## Exercise brief
The required result is a line count: how many lines in this data hold the word "else". Give only that.

## Data extract
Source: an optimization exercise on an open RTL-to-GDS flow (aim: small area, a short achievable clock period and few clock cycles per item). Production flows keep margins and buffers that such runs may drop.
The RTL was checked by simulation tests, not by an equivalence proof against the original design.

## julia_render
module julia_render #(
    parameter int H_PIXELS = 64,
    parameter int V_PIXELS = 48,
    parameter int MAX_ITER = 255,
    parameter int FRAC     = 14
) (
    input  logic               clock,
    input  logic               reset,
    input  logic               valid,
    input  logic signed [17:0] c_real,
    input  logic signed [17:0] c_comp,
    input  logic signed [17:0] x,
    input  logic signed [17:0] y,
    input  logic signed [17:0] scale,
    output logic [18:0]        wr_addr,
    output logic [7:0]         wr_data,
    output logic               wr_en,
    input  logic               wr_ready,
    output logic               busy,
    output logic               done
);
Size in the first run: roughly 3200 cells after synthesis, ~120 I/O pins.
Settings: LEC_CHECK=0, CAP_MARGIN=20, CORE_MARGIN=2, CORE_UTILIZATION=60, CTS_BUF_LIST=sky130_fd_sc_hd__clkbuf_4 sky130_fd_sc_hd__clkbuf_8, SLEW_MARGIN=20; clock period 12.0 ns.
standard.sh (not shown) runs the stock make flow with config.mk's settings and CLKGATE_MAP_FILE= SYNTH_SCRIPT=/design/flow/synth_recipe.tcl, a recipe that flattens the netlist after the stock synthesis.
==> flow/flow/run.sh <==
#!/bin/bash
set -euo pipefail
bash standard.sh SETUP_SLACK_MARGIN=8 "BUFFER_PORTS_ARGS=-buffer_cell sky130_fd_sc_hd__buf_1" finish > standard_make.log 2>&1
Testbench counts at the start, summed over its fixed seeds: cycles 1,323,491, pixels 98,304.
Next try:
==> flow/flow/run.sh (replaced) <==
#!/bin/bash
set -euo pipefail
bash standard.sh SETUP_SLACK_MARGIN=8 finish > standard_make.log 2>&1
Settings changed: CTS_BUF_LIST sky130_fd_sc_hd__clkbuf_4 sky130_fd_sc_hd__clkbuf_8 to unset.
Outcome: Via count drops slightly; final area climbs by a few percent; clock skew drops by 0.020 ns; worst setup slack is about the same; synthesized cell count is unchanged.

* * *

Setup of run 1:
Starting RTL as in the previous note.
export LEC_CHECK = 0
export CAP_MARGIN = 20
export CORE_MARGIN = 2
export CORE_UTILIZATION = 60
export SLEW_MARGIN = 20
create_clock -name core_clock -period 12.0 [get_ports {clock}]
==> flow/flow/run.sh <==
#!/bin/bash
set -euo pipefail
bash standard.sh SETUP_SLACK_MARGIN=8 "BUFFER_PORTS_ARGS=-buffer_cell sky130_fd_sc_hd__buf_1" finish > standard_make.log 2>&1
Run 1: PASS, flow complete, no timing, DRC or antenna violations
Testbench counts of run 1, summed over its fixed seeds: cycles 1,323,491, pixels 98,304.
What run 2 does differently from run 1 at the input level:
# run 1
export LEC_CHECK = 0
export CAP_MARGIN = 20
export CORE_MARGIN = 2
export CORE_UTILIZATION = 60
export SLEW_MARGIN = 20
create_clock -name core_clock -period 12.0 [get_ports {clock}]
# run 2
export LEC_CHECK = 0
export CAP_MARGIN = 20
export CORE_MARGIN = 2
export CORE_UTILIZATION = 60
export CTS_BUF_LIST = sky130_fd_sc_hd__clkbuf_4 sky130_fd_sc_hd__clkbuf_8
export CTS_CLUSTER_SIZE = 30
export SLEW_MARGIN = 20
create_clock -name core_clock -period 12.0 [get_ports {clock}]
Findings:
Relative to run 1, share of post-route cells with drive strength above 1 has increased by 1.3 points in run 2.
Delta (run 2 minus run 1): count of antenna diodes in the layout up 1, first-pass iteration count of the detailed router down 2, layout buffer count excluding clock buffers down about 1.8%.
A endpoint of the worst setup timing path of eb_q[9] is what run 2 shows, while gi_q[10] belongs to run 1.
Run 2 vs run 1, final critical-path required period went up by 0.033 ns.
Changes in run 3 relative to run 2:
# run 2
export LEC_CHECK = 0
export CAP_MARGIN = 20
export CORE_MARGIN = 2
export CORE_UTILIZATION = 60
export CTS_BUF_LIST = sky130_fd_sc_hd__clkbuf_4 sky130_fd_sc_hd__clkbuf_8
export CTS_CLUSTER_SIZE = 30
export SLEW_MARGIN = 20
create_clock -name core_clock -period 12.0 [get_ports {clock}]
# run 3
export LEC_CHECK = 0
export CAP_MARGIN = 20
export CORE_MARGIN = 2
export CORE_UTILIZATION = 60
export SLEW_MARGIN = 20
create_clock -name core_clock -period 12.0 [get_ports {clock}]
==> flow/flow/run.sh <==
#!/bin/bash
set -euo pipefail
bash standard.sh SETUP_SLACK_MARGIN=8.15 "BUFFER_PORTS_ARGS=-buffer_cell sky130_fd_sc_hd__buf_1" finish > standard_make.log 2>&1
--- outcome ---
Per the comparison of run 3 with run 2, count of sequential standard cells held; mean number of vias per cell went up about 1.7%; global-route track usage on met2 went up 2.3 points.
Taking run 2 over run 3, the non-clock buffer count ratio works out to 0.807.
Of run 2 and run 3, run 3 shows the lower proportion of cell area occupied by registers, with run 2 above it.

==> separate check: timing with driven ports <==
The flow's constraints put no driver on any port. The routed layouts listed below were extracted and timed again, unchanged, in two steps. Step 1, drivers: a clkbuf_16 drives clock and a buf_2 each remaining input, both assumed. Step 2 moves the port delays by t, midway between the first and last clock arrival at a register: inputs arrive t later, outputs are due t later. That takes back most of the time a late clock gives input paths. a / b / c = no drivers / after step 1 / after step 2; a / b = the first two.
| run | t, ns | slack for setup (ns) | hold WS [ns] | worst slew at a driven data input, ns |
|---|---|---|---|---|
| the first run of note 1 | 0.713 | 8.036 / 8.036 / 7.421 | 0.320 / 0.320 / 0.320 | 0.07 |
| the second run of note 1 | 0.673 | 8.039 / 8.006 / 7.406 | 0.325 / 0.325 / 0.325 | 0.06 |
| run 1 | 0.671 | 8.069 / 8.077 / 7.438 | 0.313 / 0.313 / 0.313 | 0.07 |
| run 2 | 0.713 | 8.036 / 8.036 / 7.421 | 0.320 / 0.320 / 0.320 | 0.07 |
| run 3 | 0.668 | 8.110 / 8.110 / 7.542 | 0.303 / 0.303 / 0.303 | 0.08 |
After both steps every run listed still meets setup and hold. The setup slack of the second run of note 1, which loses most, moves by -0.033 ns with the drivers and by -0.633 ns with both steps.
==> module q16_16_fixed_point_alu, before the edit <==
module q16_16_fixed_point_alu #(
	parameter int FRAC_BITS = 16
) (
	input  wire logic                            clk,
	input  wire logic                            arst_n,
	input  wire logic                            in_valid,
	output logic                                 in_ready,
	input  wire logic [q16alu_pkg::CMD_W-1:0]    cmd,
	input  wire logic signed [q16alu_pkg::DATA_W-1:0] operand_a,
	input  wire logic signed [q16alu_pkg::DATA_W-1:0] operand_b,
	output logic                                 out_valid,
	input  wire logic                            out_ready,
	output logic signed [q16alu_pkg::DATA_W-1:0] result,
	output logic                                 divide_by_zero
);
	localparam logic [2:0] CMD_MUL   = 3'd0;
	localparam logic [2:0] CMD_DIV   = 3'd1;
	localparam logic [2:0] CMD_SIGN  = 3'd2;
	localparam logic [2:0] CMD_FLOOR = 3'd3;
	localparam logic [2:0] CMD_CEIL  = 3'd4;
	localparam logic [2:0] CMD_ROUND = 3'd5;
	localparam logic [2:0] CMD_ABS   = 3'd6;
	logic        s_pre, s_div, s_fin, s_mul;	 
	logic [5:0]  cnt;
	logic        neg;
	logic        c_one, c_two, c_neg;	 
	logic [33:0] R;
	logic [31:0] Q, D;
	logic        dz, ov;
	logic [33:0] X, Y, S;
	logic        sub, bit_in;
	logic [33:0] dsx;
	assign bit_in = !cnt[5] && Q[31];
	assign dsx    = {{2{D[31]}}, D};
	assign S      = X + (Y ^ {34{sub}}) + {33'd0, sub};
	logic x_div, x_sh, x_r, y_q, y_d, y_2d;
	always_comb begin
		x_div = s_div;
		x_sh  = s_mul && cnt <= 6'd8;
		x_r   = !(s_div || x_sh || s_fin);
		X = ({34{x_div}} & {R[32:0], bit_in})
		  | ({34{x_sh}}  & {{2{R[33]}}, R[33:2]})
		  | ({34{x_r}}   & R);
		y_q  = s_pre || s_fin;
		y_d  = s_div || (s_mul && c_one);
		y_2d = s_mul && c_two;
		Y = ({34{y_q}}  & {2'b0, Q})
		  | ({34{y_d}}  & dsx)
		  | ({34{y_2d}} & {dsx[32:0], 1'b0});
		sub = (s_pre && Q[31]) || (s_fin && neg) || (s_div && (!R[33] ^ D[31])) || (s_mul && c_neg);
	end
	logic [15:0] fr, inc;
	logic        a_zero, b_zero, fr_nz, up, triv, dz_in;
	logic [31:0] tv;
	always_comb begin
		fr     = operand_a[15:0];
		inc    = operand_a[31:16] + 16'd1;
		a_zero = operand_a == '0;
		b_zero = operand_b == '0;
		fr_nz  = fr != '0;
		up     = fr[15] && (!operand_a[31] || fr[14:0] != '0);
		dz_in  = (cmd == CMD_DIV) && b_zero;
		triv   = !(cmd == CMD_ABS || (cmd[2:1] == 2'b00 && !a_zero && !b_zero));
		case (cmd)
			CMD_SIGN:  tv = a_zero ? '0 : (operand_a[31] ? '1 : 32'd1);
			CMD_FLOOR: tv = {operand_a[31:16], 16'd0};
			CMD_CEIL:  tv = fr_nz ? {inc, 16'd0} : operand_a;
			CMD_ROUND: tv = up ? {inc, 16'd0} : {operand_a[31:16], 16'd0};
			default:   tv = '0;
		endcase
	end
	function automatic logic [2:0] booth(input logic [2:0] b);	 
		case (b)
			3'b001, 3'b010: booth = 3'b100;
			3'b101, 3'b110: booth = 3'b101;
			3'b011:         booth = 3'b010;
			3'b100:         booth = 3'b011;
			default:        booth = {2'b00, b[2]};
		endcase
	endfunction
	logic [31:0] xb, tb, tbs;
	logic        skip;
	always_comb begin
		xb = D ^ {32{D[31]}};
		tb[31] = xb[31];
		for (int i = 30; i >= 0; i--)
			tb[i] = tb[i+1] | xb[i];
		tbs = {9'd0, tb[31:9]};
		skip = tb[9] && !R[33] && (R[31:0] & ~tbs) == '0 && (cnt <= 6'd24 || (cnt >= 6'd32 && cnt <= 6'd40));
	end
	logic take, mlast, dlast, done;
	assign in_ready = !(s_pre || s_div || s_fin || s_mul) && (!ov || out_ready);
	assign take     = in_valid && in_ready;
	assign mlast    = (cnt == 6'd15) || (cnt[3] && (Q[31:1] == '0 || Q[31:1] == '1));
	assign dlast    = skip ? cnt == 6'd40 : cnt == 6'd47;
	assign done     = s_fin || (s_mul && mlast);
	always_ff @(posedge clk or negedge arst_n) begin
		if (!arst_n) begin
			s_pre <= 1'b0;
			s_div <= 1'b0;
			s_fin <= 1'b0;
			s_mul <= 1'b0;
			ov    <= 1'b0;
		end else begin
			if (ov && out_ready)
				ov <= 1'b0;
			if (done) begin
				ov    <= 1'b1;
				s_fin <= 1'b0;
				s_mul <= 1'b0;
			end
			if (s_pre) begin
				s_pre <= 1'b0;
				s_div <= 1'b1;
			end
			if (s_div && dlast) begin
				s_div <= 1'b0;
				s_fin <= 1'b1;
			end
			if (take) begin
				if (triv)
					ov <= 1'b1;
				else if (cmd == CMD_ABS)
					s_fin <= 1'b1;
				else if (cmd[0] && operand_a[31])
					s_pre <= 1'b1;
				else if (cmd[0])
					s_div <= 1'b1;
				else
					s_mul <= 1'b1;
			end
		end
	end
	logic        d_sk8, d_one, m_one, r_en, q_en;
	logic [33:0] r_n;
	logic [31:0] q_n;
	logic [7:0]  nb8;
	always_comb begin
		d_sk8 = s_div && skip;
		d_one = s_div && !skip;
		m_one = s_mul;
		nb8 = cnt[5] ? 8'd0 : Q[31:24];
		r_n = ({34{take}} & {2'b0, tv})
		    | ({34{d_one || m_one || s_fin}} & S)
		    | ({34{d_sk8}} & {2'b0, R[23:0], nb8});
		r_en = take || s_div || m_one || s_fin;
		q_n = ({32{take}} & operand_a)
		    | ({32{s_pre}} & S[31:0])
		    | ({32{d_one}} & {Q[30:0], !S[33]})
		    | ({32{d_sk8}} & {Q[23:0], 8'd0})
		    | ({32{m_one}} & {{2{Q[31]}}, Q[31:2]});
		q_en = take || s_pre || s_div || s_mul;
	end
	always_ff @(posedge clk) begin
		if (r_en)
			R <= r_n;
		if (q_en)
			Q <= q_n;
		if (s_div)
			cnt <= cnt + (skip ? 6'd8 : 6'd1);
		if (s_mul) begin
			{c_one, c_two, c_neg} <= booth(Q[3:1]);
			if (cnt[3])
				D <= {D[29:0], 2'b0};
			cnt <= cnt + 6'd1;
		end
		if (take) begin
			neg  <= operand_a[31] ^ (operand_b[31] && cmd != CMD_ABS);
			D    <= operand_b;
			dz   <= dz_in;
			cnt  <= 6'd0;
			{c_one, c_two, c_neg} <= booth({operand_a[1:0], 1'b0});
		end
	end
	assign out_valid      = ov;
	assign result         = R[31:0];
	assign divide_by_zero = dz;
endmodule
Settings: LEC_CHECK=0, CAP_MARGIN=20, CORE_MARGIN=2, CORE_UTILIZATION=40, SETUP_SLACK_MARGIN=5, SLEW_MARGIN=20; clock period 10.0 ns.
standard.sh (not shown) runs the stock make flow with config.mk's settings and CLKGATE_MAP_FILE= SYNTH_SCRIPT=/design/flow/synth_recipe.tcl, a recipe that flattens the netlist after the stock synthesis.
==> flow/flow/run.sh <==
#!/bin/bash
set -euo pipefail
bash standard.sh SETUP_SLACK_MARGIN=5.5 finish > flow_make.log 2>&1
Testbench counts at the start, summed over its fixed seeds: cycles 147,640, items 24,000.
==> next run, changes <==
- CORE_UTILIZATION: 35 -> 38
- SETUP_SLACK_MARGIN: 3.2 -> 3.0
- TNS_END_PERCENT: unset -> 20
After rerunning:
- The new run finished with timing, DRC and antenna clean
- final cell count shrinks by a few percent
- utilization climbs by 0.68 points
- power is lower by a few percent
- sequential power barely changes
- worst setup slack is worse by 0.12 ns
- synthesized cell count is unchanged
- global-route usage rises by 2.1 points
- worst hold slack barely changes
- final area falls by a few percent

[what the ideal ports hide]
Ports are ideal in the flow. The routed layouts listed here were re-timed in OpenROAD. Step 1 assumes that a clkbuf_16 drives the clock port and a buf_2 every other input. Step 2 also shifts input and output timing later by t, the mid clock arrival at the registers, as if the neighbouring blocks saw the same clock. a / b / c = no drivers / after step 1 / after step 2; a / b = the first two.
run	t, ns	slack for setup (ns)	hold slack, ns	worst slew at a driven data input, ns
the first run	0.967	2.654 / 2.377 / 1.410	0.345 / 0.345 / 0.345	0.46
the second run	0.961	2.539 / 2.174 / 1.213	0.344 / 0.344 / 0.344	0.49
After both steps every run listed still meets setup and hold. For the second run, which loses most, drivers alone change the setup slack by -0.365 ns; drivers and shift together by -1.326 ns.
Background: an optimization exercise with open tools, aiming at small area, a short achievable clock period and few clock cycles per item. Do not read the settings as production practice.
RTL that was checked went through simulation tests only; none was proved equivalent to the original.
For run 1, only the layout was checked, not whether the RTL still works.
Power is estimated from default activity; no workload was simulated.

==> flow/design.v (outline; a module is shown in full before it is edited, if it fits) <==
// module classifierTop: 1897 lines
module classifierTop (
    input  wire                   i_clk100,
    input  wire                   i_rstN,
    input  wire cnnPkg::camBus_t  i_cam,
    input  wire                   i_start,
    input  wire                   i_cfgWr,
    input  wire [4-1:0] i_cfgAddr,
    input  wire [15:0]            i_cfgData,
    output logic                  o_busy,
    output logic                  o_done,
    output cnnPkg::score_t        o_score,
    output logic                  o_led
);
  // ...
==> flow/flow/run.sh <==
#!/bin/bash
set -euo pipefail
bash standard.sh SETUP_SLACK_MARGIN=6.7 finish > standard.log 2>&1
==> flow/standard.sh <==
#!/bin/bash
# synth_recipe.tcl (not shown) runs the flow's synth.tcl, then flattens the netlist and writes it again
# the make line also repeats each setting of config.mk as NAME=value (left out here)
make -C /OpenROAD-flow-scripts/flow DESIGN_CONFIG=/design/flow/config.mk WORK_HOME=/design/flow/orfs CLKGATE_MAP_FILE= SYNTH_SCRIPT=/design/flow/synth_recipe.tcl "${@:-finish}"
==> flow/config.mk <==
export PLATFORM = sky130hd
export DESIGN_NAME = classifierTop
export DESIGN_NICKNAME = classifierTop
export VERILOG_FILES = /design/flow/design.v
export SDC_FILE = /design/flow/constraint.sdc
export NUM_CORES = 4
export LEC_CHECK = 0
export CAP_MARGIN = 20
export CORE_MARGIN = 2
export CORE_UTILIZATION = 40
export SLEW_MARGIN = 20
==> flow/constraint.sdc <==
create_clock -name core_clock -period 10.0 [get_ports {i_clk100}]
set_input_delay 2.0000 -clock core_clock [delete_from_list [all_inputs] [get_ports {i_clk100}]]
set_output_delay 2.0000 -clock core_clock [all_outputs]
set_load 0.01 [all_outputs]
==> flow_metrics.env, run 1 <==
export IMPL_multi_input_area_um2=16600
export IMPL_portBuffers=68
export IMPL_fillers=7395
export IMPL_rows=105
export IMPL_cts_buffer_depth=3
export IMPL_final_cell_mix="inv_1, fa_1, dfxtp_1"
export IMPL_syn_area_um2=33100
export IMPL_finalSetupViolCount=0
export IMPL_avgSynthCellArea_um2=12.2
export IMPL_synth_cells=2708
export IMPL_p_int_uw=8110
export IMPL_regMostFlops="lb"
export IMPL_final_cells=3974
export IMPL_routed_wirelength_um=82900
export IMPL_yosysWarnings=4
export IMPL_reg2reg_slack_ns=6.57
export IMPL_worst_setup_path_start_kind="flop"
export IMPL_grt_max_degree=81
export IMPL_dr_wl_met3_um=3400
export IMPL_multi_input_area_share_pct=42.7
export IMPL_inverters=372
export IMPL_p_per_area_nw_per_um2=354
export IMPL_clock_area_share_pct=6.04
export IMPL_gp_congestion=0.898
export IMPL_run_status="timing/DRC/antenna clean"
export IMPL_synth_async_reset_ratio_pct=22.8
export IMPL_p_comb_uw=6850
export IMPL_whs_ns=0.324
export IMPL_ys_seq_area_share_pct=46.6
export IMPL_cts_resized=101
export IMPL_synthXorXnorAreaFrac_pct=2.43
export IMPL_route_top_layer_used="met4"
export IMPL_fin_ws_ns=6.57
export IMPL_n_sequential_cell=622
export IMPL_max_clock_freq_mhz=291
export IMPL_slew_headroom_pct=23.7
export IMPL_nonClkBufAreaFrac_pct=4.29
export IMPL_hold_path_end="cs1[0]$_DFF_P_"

## Reply to the exercise
5